En fin d’année 2022, en repensant à Tideland, l’effet que ce roman m’avait fait et en réfléchissant à l’idée d’en faire une chronique, je recherche sur l’internet plus d’informations au sujet de ce Mitch Cullin et surtout s’il est encore possible de commander quelques-uns de ses écrits chez mon libraire… A priori cinq romans traduits en français, tous en rupture de stock excepté King County Sheriff sorti en 2011 et disponible en format poche (2018), édité par les éditions Inculte, maison qui publiait Suicide de Mark SaFranko en 2019 et dont la chronique signée par mon acolyte est disponible sur notre page – bien évidemment. Le récit est en vers libres, voilà qui peut surprendre, mais le sujet attise ma curiosité.

Malgré tout
je finis toujours au même endroit,
22 miles au cœur,
au plus profond de la désolation :
ce vieil endroit n’est plus rien
d’autre que bois carbonisé, tout est suie
et fagots bûches brûlées.

KIng County Sheriff, ce sont plusieurs monologues qui se succèdent les uns aux autres, pour nous livrer sans filtre ce qui émerge de l’esprit dérangé de A.C. Branches, Shérif de King County, village paumé du Texas. Et, ne nous voilons pas la face, ce qui en sort n’est pas bien beau.
Pourtant, Branches est quelqu’un de moral – il l’a été en tout cas – avec une certaine droiture et un haut sens de la justice, on ne devient pas shérif comme ça, tout de même ! Mais voilà, parfois, ce sens du devoir exacerbé vous pousse bien au delà de la raison et surtout au delà de la loi.

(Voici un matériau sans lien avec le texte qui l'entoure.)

===== src/exec_pkg.sv =====
// Shared constants and types of the integer execution block.
// Assumes a single core clock; all users import the whole package.
package exec_pkg;

  // Instruction group handled by the block
  typedef enum logic [3:0] {
    OP_RD_PSR, OP_RD_TBR, OP_RD_WIM, OP_RD_ASR, OP_RD_Y,
    OP_RESTORE, OP_SAVE, OP_RETT, OP_SCAN, OP_SETHI,
    OP_SLL, OP_SMUL, OP_SMULCC
  } op_t;

  // Trap type codes (arbitrary values)
  localparam logic [7:0] TT_ILLEGAL = 8'h01;
  localparam logic [7:0] TT_PRIV = 8'h02;
  localparam logic [7:0] TT_WIN_OVF = 8'h03;
  localparam logic [7:0] TT_WIN_UNF = 8'h04;
  localparam logic [7:0] TT_MISALIGN = 8'h05;

  // Ancillary selector that is implemented
  localparam logic [4:0] ASR_SELECT = 5'd17;

  // Register byte offsets on the bus
  localparam logic [7:0] OFS_PSR = 8'h00;
  localparam logic [7:0] OFS_TBR = 8'h04;
  localparam logic [7:0] OFS_WIM = 8'h08;
  localparam logic [7:0] OFS_Y = 8'h0C;
  localparam logic [7:0] OFS_ASR = 8'h10;

  // Field positions
  localparam int PSR_CWP_LSB = 0;
  localparam int PSR_ET_BIT = 5;
  localparam int PSR_PS_BIT = 6;
  localparam int PSR_S_BIT = 7;
  localparam int PSR_ICC_LSB = 20;
  localparam int TBR_TT_LSB = 4;
  localparam int TBR_BASE_LSB = 12;

  // Reset values
  localparam logic RST_SUPERVISOR = 1'b1;
  localparam logic RST_TRAP_ENABLE = 1'b0;
  localparam logic [2:0] RST_CWP = 3'h0;
  localparam logic [7:0] RST_WIM = 8'h00;
  localparam logic [31:0] RST_WORD = 32'h0000_0000;

  // Multiply latencies in core clock cycles
  localparam logic [2:0] MUL_WORD_CYCLES = 3'd5;
  localparam logic [2:0] MUL_HALF_CYCLES = 3'd3;
  localparam logic [2:0] MUL_BYTE_CYCLES = 3'd2;

  // Bus responses
  localparam logic [1:0] RESP_OKAY = 2'b00;
  localparam logic [1:0] RESP_SLVERR = 2'b10;

endpackage


===== src/mul_if.sv =====
// Carrier between the execution control and the multiplier.
// Assumes both ends run on the same core clock.
`timescale 1ns/10ps
interface mul_if;
  logic start;
  logic [31:0] multiplicand;
  logic [31:0] multiplier;
  logic busy;
  logic done;
  logic [31:0] productLo;
  logic [31:0] productHi;

  modport ctrl (output start, multiplicand, multiplier,
                input busy, done, productLo, productHi);
  modport unit (input start, multiplicand, multiplier,
                output busy, done, productLo, productHi);
endinterface


===== src/mul_unit.sv =====
// Signed 32x32 multiplier with operand-dependent latency.
// Assumes start is only raised while busy is low.
`timescale 1ns/10ps
module mul_unit
  import exec_pkg::*;
(
  // Clock and reset
  input wire logic core_clk,
  input wire logic rst_b,
  // Control side
  mul_if.unit m
);

  logic [63:0] product;
  logic [2:0] count;
  logic [2:0] next_cycles;

  // Latency picked from how many upper bits of the operand copy its sign
  always_comb begin
    next_cycles = MUL_WORD_CYCLES;
    if (&m.multiplier[31:7] || ~|m.multiplier[31:7]) begin
      next_cycles = MUL_BYTE_CYCLES;
    end else if (&m.multiplier[31:15] || ~|m.multiplier[31:15]) begin
      next_cycles = MUL_HALF_CYCLES;
    end
  end

  // Product held in a register so results come out of flip-flops
  always_ff @(posedge core_clk) begin
    if (!rst_b) begin
      product <= 64'h0000_0000_0000_0000;
    end else if (m.start) begin
      product <= $signed(m.multiplicand) * $signed(m.multiplier);
    end
  end

  // Countdown; done is seen one cycle before the control registers it
  always_ff @(posedge core_clk) begin
    if (!rst_b) begin
      m.busy <= 1'b0;
      count <= 3'd0;
    end else if (m.start) begin
      m.busy <= 1'b1;
      count <= next_cycles - 3'd1;
    end else if (m.busy) begin
      if (count == 3'd1) begin
        m.busy <= 1'b0;
      end
      count <= count - 3'd1;
    end
  end

  assign m.done = m.busy && (count == 3'd1);
  assign m.productLo = product[31:0];
  assign m.productHi = product[63:32];

endmodule


===== src/integer_exec_unit.sv =====
// Integer execution block: state reads, windows, trap return, scan,
// upper-immediate load, left shift and signed multiply.
// Assumes one instruction is offered at a time on the issue port and
// that the pipeline around it handles fetch and trap vectoring.
`timescale 1ns/10ps
module integer_exec_unit
  import exec_pkg::*;
(
  // Clock and reset
  input wire logic core_clk,
  input wire logic rst_b,
  // Issue port
  input wire logic issueValid,
  output logic issueReady,
  input wire op_t issueOp,
  input wire logic [31:0] sourceOne,
  input wire logic [31:0] sourceTwo,
  input wire logic [12:0] signedShortImmediate,
  input wire logic useImmediate,
  input wire logic [4:0] sourceOneField,
  input wire logic [4:0] destField,
  input wire logic [21:0] upperImmediate,
  // Completion port
  output logic doneValid,
  output logic resultWrite,
  output logic [31:0] resultData,
  output logic trapValid,
  output logic [7:0] trapCode,
  output logic jumpValid,
  output logic [31:0] jumpTarget,
  output logic errorMode,
  // AXI4-Lite slave
  input wire logic [7:0] s_axi_awaddr,
  input wire logic s_axi_awvalid,
  output logic s_axi_awready,
  input wire logic [31:0] s_axi_wdata,
  input wire logic [3:0] s_axi_wstrb,
  input wire logic s_axi_wvalid,
  output logic s_axi_wready,
  output logic [1:0] s_axi_bresp,
  output logic s_axi_bvalid,
  input wire logic s_axi_bready,
  input wire logic [7:0] s_axi_araddr,
  input wire logic s_axi_arvalid,
  output logic s_axi_arready,
  output logic [31:0] s_axi_rdata,
  output logic [1:0] s_axi_rresp,
  output logic s_axi_rvalid,
  input wire logic s_axi_rready
);

  // Architectural state
  logic [2:0] current_window_pointer;
  logic etBit, psBit, supBit;
  logic [3:0] icc;
  logic [19:0] trapBase;
  logic [7:0] trapTypeField;
  logic [7:0] wim;
  logic [31:0] yReg, asrReg;
  logic ccPending;
  // Bus holding state
  logic awHeld, wHeld;
  logic [7:0] wrAddr;
  logic [31:0] wrData;
  logic [3:0] wrStrb;
  // Decode results
  logic issueFire, isMul, wrFire;
  logic [31:0] opTwo, sum, scanVal, psrWord, tbrWord;
  logic [31:0] psrMerge, tbrMerge, wimMerge;
  logic [2:0] upCwp, downCwp;
  logic next_write, next_trap, next_winCommit, next_rett, next_error;
  logic [31:0] next_result;
  logic [7:0] next_code;
  logic [2:0] next_cwp;

  mul_if mulBus ();

  mul_unit u_mul_unit (
    .core_clk(core_clk),
    .rst_b(rst_b),
    .m(mulBus)
  );

  // Byte-lane merge of a bus write into a register word
  function automatic logic [31:0] laneMerge(input logic [31:0] old,
      input logic [31:0] data, input logic [3:0] strb);
    logic [31:0] res;
    res = old;
    for (int i = 0; i < 4; i++) begin
      if (strb[i]) begin
        res[i*8 +: 8] = data[i*8 +: 8];
      end
    end
    return res;
  endfunction

  // Position of the first set bit seen from the MSB, 63 when empty
  function automatic logic [5:0] firstSetFromMsb(input logic [31:0] v);
    logic [5:0] pos;
    pos = 6'd63;
    for (int i = 0; i < 32; i++) begin
      if (v[i]) begin
        pos = 6'(31 - i);
      end
    end
    return pos;
  endfunction

  assign psrWord = (32'(icc) << PSR_ICC_LSB) | (32'(supBit) << PSR_S_BIT)
      | (32'(psBit) << PSR_PS_BIT) | (32'(etBit) << PSR_ET_BIT)
      | (32'(current_window_pointer) << PSR_CWP_LSB);
  assign tbrWord = (32'(trapBase) << TBR_BASE_LSB)
      | (32'(trapTypeField) << TBR_TT_LSB);

  // Bus write data merged per lane; named so fields can be sliced out
  assign psrMerge = laneMerge(psrWord, wrData, wrStrb);
  assign tbrMerge = laneMerge(tbrWord, wrData, wrStrb);
  assign wimMerge = laneMerge({24'h00_0000, wim}, wrData, wrStrb);

  // Error mode halts issue; a running multiply also holds it off
  assign issueReady = !mulBus.busy && !errorMode;
  assign issueFire = issueValid && issueReady;
  assign isMul = (issueOp == OP_SMUL) || (issueOp == OP_SMULCC);
  assign mulBus.start = issueFire && isMul;
  assign mulBus.multiplicand = sourceOne;
  assign mulBus.multiplier = opTwo;

  // Operand shaping shared by the window ops, trap return and shifts
  always_comb begin
    opTwo = useImmediate ? {{19{signedShortImmediate[12]}},
        signedShortImmediate} : sourceTwo;
    sum = sourceOne + opTwo;
    upCwp = current_window_pointer + 3'd1;
    downCwp = current_window_pointer - 3'd1;
    scanVal = sourceOne ^ 32'($signed(opTwo) >>> 1);
  end

  // Single-cycle instruction decode and trap priority
  always_comb begin
    next_write = 1'b0;
    next_trap = 1'b0;
    next_winCommit = 1'b0;
    next_rett = 1'b0;
    next_error = 1'b0;
    next_result = 32'h0000_0000;
    next_code = TT_ILLEGAL;
    next_cwp = current_window_pointer;
    case (issueOp)
      OP_RD_PSR, OP_RD_TBR, OP_RD_WIM, OP_RD_ASR: begin
        if (!supBit) begin
          next_trap = 1'b1;
          next_code = TT_PRIV;
        end else if (issueOp == OP_RD_ASR
            && sourceOneField != ASR_SELECT) begin
          next_trap = 1'b1;
          next_code = TT_ILLEGAL;
        end else begin
          next_write = 1'b1;
          next_result = (issueOp == OP_RD_PSR) ? psrWord
              : (issueOp == OP_RD_TBR) ? tbrWord
              : (issueOp == OP_RD_WIM) ? {24'h00_0000, wim} : asrReg;
        end
      end
      OP_RD_Y: begin
        next_write = 1'b1;
        next_result = yReg;
      end
      OP_RESTORE, OP_SAVE: begin
        next_cwp = (issueOp == OP_RESTORE) ? upCwp : downCwp;
        if (wim[next_cwp]) begin
          next_trap = 1'b1;
          next_code = (issueOp == OP_RESTORE) ? TT_WIN_UNF : TT_WIN_OVF;
        end else begin
          next_winCommit = 1'b1;
          next_write = 1'b1;
          next_result = sum;
        end
      end
      OP_RETT: begin
        next_cwp = upCwp;
        if (etBit) begin
          next_trap = 1'b1;
          next_code = supBit ? TT_ILLEGAL : TT_PRIV;
        end else if (!supBit) begin
          next_error = 1'b1;
          next_code = TT_PRIV;
        end else if (wim[upCwp]) begin
          next_error = 1'b1;
          next_code = TT_WIN_UNF;
        end else if (sum[1:0] != 2'b00) begin
          next_error = 1'b1;
          next_code = TT_MISALIGN;
        end else begin
          next_rett = 1'b1;
        end
      end
      OP_SCAN: begin
        next_write = 1'b1;
        next_result = {26'h000_0000, firstSetFromMsb(scanVal)};
      end
      OP_SETHI: begin
        next_write = (destField != 5'd0)
            || (upperImmediate != 22'd0);
        next_result = {upperImmediate, 10'h000};
      end
      OP_SLL: begin
        next_write = 1'b1;
        next_result = sourceOne << opTwo[4:0];
      end
      default: begin
        next_write = 1'b0;
      end
    endcase
  end

  // Completion outputs, registered; multiply results land here too
  always_ff @(posedge core_clk) begin
    if (!rst_b) begin
      doneValid <= 1'b0;
      resultWrite <= 1'b0;
      resultData <= RST_WORD;
      trapValid <= 1'b0;
      trapCode <= 8'h00;
      jumpValid <= 1'b0;
      jumpTarget <= RST_WORD;
    end else if (mulBus.done) begin
      doneValid <= 1'b1;
      resultWrite <= 1'b1;
      resultData <= mulBus.productLo;
      trapValid <= 1'b0;
      jumpValid <= 1'b0;
    end else begin
      doneValid <= issueFire && !isMul;
      resultWrite <= issueFire && !isMul && next_write;
      trapValid <= issueFire && !isMul && next_trap;
      jumpValid <= issueFire && next_rett;
      if (issueFire && !isMul) begin
        resultData <= next_result;
        trapCode <= next_code;
        jumpTarget <= sum;
      end
    end
  end

  // Processor state; instruction effects win over a bus write
  always_ff @(posedge core_clk) begin
    if (!rst_b) begin
      current_window_pointer <= RST_CWP;
      etBit <= RST_TRAP_ENABLE;
      psBit <= RST_SUPERVISOR;
      supBit <= RST_SUPERVISOR;
      icc <= 4'h0;
    end else begin
      if (wrFire && wrAddr == OFS_PSR) begin
        {icc, supBit, psBit, etBit, current_window_pointer} <= {psrMerge[PSR_ICC_LSB +: 4],
            psrMerge[PSR_S_BIT -: 3], psrMerge[PSR_CWP_LSB +: 3]};
      end
      if (issueFire && (next_winCommit || next_rett)) begin
        current_window_pointer <= next_cwp;
      end
      if (issueFire && next_rett) begin
        supBit <= psBit;
        etBit <= 1'b1;
      end
      if (mulBus.done && ccPending) begin
        icc <= {mulBus.productLo[31], mulBus.productLo == 32'd0,
            2'b00};
      end
    end
  end

  // Trap base, window mask, multiply-high and ancillary registers
  always_ff @(posedge core_clk) begin
    if (!rst_b) begin
      trapBase <= 20'h0_0000;
      trapTypeField <= 8'h00;
      wim <= RST_WIM;
      yReg <= RST_WORD;
      asrReg <= RST_WORD;
      ccPending <= 1'b0;
      errorMode <= 1'b0;
    end else begin
      if (wrFire && wrAddr == OFS_TBR) begin
        {trapBase, trapTypeField} <= tbrMerge[31:TBR_TT_LSB];
      end
      if (wrFire && wrAddr == OFS_WIM) begin
        wim <= wimMerge[7:0];
      end
      if (wrFire && wrAddr == OFS_Y) begin
        yReg <= laneMerge(yReg, wrData, wrStrb);
      end
      if (wrFire && wrAddr == OFS_ASR) begin
        asrReg <= laneMerge(asrReg, wrData, wrStrb);
      end
      if (issueFire && next_error) begin
        trapTypeField <= next_code;
        errorMode <= 1'b1;
      end
      if (mulBus.start) begin
        ccPending <= (issueOp == OP_SMULCC);
      end
      if (mulBus.done) begin
        yReg <= mulBus.productHi;
      end
    end
  end

  // Bus write side: address and data taken in either order
  assign s_axi_awready = !awHeld && !s_axi_bvalid;
  assign s_axi_wready = !wHeld && !s_axi_bvalid;
  assign wrFire = awHeld && wHeld && !s_axi_bvalid;
  always_ff @(posedge core_clk) begin
    if (!rst_b) begin
      awHeld <= 1'b0;
      wHeld <= 1'b0;
      wrAddr <= 8'h00;
      wrData <= RST_WORD;
      wrStrb <= 4'h0;
      s_axi_bvalid <= 1'b0;
      s_axi_bresp <= RESP_OKAY;
    end else begin
      if (s_axi_awvalid && s_axi_awready) begin
        awHeld <= 1'b1;
        wrAddr <= {s_axi_awaddr[7:2], 2'b00};
      end
      if (s_axi_wvalid && s_axi_wready) begin
        wHeld <= 1'b1;
        wrData <= s_axi_wdata;
        wrStrb <= s_axi_wstrb;
      end
      if (wrFire) begin
        awHeld <= 1'b0;
        wHeld <= 1'b0;
        s_axi_bvalid <= 1'b1;
        s_axi_bresp <= (wrAddr > OFS_ASR) ? RESP_SLVERR : RESP_OKAY;
      end else if (s_axi_bready) begin
        s_axi_bvalid <= 1'b0;
      end
    end
  end

  // Bus read side: one cycle from address to data
  assign s_axi_arready = !s_axi_rvalid;
  always_ff @(posedge core_clk) begin
    if (!rst_b) begin
      s_axi_rvalid <= 1'b0;
      s_axi_rdata <= RST_WORD;
      s_axi_rresp <= RESP_OKAY;
    end else if (s_axi_arvalid && s_axi_arready) begin
      s_axi_rvalid <= 1'b1;
      s_axi_rresp <= RESP_OKAY;
      case ({s_axi_araddr[7:2], 2'b00})
        OFS_PSR: s_axi_rdata <= psrWord;
        OFS_TBR: s_axi_rdata <= tbrWord;
        OFS_WIM: s_axi_rdata <= {24'h00_0000, wim};
        OFS_Y: s_axi_rdata <= yReg;
        OFS_ASR: s_axi_rdata <= asrReg;
        default: begin
          s_axi_rdata <= RST_WORD;
          s_axi_rresp <= RESP_SLVERR;
        end
      endcase
    end else if (s_axi_rready) begin
      s_axi_rvalid <= 1'b0;
    end
  end
endmodule


===== config.mk =====
export PLATFORM = sky130hd
export DESIGN_NAME = integer_exec_unit
export DESIGN_NICKNAME = d
export VERILOG_FILES = /design/src/exec_pkg.sv /design/src/mul_if.sv /design/src/mul_unit.sv /design/src/integer_exec_unit.sv
export SDC_FILE = /design/constraint.sdc
export NUM_CORES = 2
export LEC_CHECK = 0
export BUFFER_PORTS_ARGS = -buffer_cell sky130_fd_sc_hd__clkbuf_2
export CELL_PAD_IN_SITES_DETAIL_PLACEMENT = 0
export CELL_PAD_IN_SITES_GLOBAL_PLACEMENT = 1
export CORE_ASPECT_RATIO = 0.8
export CORE_MARGIN = 1.5
export CORE_UTILIZATION = 38
export CTS_CLUSTER_DIAMETER = 30
export DETAILED_ROUTE_END_ITERATION = 12
export HOLD_SLACK_MARGIN = 0.06
export PLACE_DENSITY = 0.77
export SYNTH_ARGS = -nofsm -noshare
export SYNTH_HDL_FRONTEND = slang
export SYNTH_SLANG_ARGS = --single-unit

===== constraint.sdc =====
create_clock -name core_clk -period 15.2 [get_ports core_clk]
set_clock_uncertainty 0.1 [all_clocks]
set_input_delay 0.76 -clock core_clk [delete_from_list [all_inputs] [get_ports core_clk]]
set_output_delay 0.76 -clock core_clk [all_outputs]
set_load 0.05 [all_outputs]

## After elaboration in Yosys (flattened, before gate mapping)

Index checks and enable logic that the tools add are counted.

- Bits in registers: 338
- Input port bits: 174
- Output and inout port bits: 119

- Add/sub/neg operators: 5
- Multiply operators: 1
- $lt $le $gt $ge: 3
- Equal/unequal tests: 23
- Shift operators: 1
- Muxes and demuxes: 114
- Bitwise logic cells: 8
- Reduce and logical (&&, ||, !) cells: 80

Operator list:

| operator | number |
|---|---|
| 32-bit 2-to-1 mux | 11 |
| 6-bit 2-to-1 mux | 32 |
| 32-bit one-hot mux with 6 select lines | 1 |
| 32-bit one-hot mux with 5 select lines | 1 |
| 8-bit 2-to-1 mux | 13 |
| 32-bit by 32-bit multiplier with 64-bit output | 1 |
| 3-bit 2-to-1 mux | 12 |
| 1-bit 2-to-1 mux | 33 |
| 32-bit adder | 1 |
| 32-bit zero test | 1 |
| 32-bit by 12-bit bitwise OR with 32-bit output | 1 |
| 32-bit by 5-bit << shifter with 32-bit output | 1 |
| 32-bit XOR | 1 |
| 2-bit nonzero test | 14 |
| 25-bit AND reduction | 1 |
| 25-bit OR reduction | 1 |
| 6-bit by 2-bit == test with 1-bit output (second input constant) | 4 |
| 1-bit logical AND | 24 |
| 24-bit by 3-bit bitwise OR with 24-bit output | 1 |
| 24-bit by 6-bit bitwise OR with 24-bit output | 1 |
| 24-bit by 7-bit bitwise OR with 24-bit output | 1 |
| 24-bit by 8-bit bitwise OR with 24-bit output | 1 |
| 8-bit one-hot mux with 3 select lines | 1 |
| 2-bit AND reduction | 11 |
| other kinds (33) | 66 |

## Logic depth before layout (Yosys ltp)

- Depth in word-level cells: 37
- Depth in mapped cells: 35
- Mapped depth without buffers: 29

## Hierarchy

From an unflattened synthesis, not the netlist that was laid out.

- Cell total of the unflattened synthesis: 6527
- Area, all modules: 56374.1 um^2

Modules (own cells, without submodules):

| module | instances | cells an instance | area an instance (um^2) | seq. area each (um^2) |
|---|---|---|---|---|
| mul_unit | 1 | 4239 | 39288.9 | 1361.3 |
| integer_exec_unit | 1 | 2288 | 17085.1 | 5265.0 |

## Least setup slack after synthesis

OpenSTA, ideal clock, no wires.

- Path type: input to register
- Start point: input useImmediate
- End point: register u_mul_unit.product[61]
- Arrival time: 9508 ps
- Path slack: 5475 ps
- Stages on the path: 30
- Path buffers: 6
- Path through: buf_2 > buf_2 > mux2i_2 > inv_2 > buf_2 > clkbuf_1 > clkbuf_1 > nand2_1 > inv_1 > fa_1 > fa_1 > fa_1 > fa_1 > inv_1 > fa_1 > inv_1 > fa_1 > fa_1 > inv_1 > fa_1 > inv_1 > ha_1 > clkbuf_1 > nand4_1 > nor4b_2 > o21a_2 > o311ai_4 > a2111oi_1 > o21ai_0 > a32o_1

- Word-level cells in the longest chain between the ends: 2

Ends and longest elaborated chain:

| what | line | text |
|---|---|---|
| start: declaration | integer_exec_unit.sv:19 | `input wire logic useImmediate,` |
| 32-bit 2-to-1 mux | integer_exec_unit.sv:130 | `opTwo = useImmediate ? {{19{signedShortImmediate[12]}},` |
| 32-bit by 32-bit multiplier with 64-bit output | mul_unit.sv:33 | `product <= $signed(m.multiplicand) * $signed(m.multiplier);` |
| end signal: assignment | mul_unit.sv:33 |  |
| end: declaration | mul_unit.sv:14 | `logic [63:0] product;` |

Every way passes these cells.
A chain may end at the register's enable or synchronous reset.

## Worst setup path after layout

Ends and elaborated chain as after synthesis.

==> flow_summary.ini <==
[logic_synthesis]
synth_edf_count = 0
yosys.cell_types.count = 93
ys_top_cells_by_area = fa_1, dfxtp_1, nand2_1, inv_1, ha_1
avgSynthCellArea_um2 = 8.55
synth_flop_cell = dfxtp_1
synth_top_area_share_pct = 39.5
ys_seq_area_share_pct = 12.1
ys_async_sr_fraction_pct = 0
syn_area_um2 = 54900
synthCells = 6416
ys_ff_latch = 331
synth_top_area_cell = fa_1
yosys_warnings = 0

[detailed_routing]
final_antenna_net_count = 0
wl_per_cell_um = 23.2
drc = 0
drt-total-wl_um = 195000
dr.pass1.iters = 9
drt_iter0_drc = 4676
vias = 46000
via_per_inst = 5.48

[sta]
setup_viol = 0
rsz0062_at_grt = no
setup_tns_ns = 0
drv_slew = 0
max_freq_ghz = 0.0959
worstMarginPinSlew_ns = 1.38
finalCritPeriodShare_pct = 68.6
period_needed_ns = 10.43
slew_headroom_pct = 7.69
hold_viol = 0
layout_setup_ws_ns = 4.77

[critical_path]
crit_buf_inv = 5
crit_type = input port to register
cp_max_fo = 20
crit_family = adder cells
reg2reg_from = current_window_pointer[0]
cp_num_cells = 25
crit_arrival_ns = 10.79
rr_worst_depth = 10
crit_path_start = useImmediate
end_kind = register
worstSetupStartpointType = input port
cp.required_ns = 15.56
cp_common_cell = fa_1
slowest_stage = and2_1
slowest_delay_ns = 0.88

[clock_network]
clock_sinks = 331
clk_pin_slew_worst_paths_ns = 0.06
cts_hold_buffers = 0
clock_latency_ns = 0.59
clockBufferDepth = 3
cts_setup_buffers = 0
ctsHtreeMaxLevel = 2
cts_buffers = 52
ctsResizeCount = 0
clockRootBuffer = clkbuf_16
cts_tree = yes

[cells_and_area]
drive_gt1_share_pct = 8.51
nets = 7966
area_growth_syn_to_layout_pct = 9.00
stdcell_count = 8395

[floorplan]
dieArea_um2 = 147000
num_rows = 124
die_h_um = 343
ios = 293
die_x_um = 428
initial_core_util_pct = 38.3
coreArea_um2 = 143000

[global_routing]
grt_pass1_vias = 47500
grt_overflow = 0
track_usage_pct = 26.8
antenna_found_initial = 7
grt_max_degree = 100
grt_pass1_wl_um = 298000

[run]
cap_violations = 0

[status]
run_status = finished clean

[worst_hold_path]
min_path_cells = 2
worstHoldStart = s_axi_rready
hold_path_class = input port to register

[place]
hpwl_um = 152000
gp_congestion = 0.960
dp_cells = 8293
place_ws_ns = 4.23
place.port_buffers = 281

Alors Branches est là, las, vautré contre le vieux puits dans le jardin de la maison qui l’a vue grandir et dans laquelle il n’a pas que des souvenirs très heureux, merci à son beau-père. C’est d’ailleurs une des raisons pour lesquelles il l’a lui-même incendiée, cette maison, malgré les jeunes mexicains qui y squattaient.  Mais bon, les mexicains, ce n’est pas si grave, se dit Branches, ils volent les emplois des braves citoyens américains et font du mal aux chiens du quartier apparemment. Qui cela pourrait-il gêner ? Quant à son beau-père, il est mort d’une injection d’eau de javel dans le sang après les heures de visite à l’hospice… Devinez qui lui a fait cette injection.
En cette fin de journée, contre son puits, c’est l’occasion pour lui de faire une sorte de bilan, réfléchir à son passé, à ses actes et leurs conséquences et à cette société qui se délite années après années.
Ce soir, après sa journée de travail, il retrouvera sa dame qui lui aura préparé un bon repas – des burritos au bœuf -, ils regarderont Vidéo gag à la télé, peut-être lui fera t-il l’amour. Elle est la mère d’un jeune homme, Danny, qu’il aurait voulu voir bien tourner, mais bon, qu’est-ce qui a bien pu lui passer par la tête, à ce gamin ? Se raser le crâne. À l’heure qu’il est, il sanglote derrière son beau-père, derrière le petit mur de pierre, suppliant, plusieurs mètres en profondeur au fond du puits.

Qu’est-ce que je vais dire à ma femme ?
Danny chiale sa race,
au moins il ne se débat plus
dans la boue comme une oie.
Petit crétin.
Bon, c’est sûr, je suis un sacré connard
de le traiter comme ça.
Pas comme ça
que c’était censé finir.

Et si, après tout, c’était aussi un peu de sa faute à lui ?

Un petit roman sombre et grave, illuminé par la plume de Mitch Cullin, d’une fluidité et d’une poésie crue désarmante. Une plongée captivante dans l’esprit nauséabond de cet anti-héros blessé, raciste et sexiste qu’est le shérif Branches.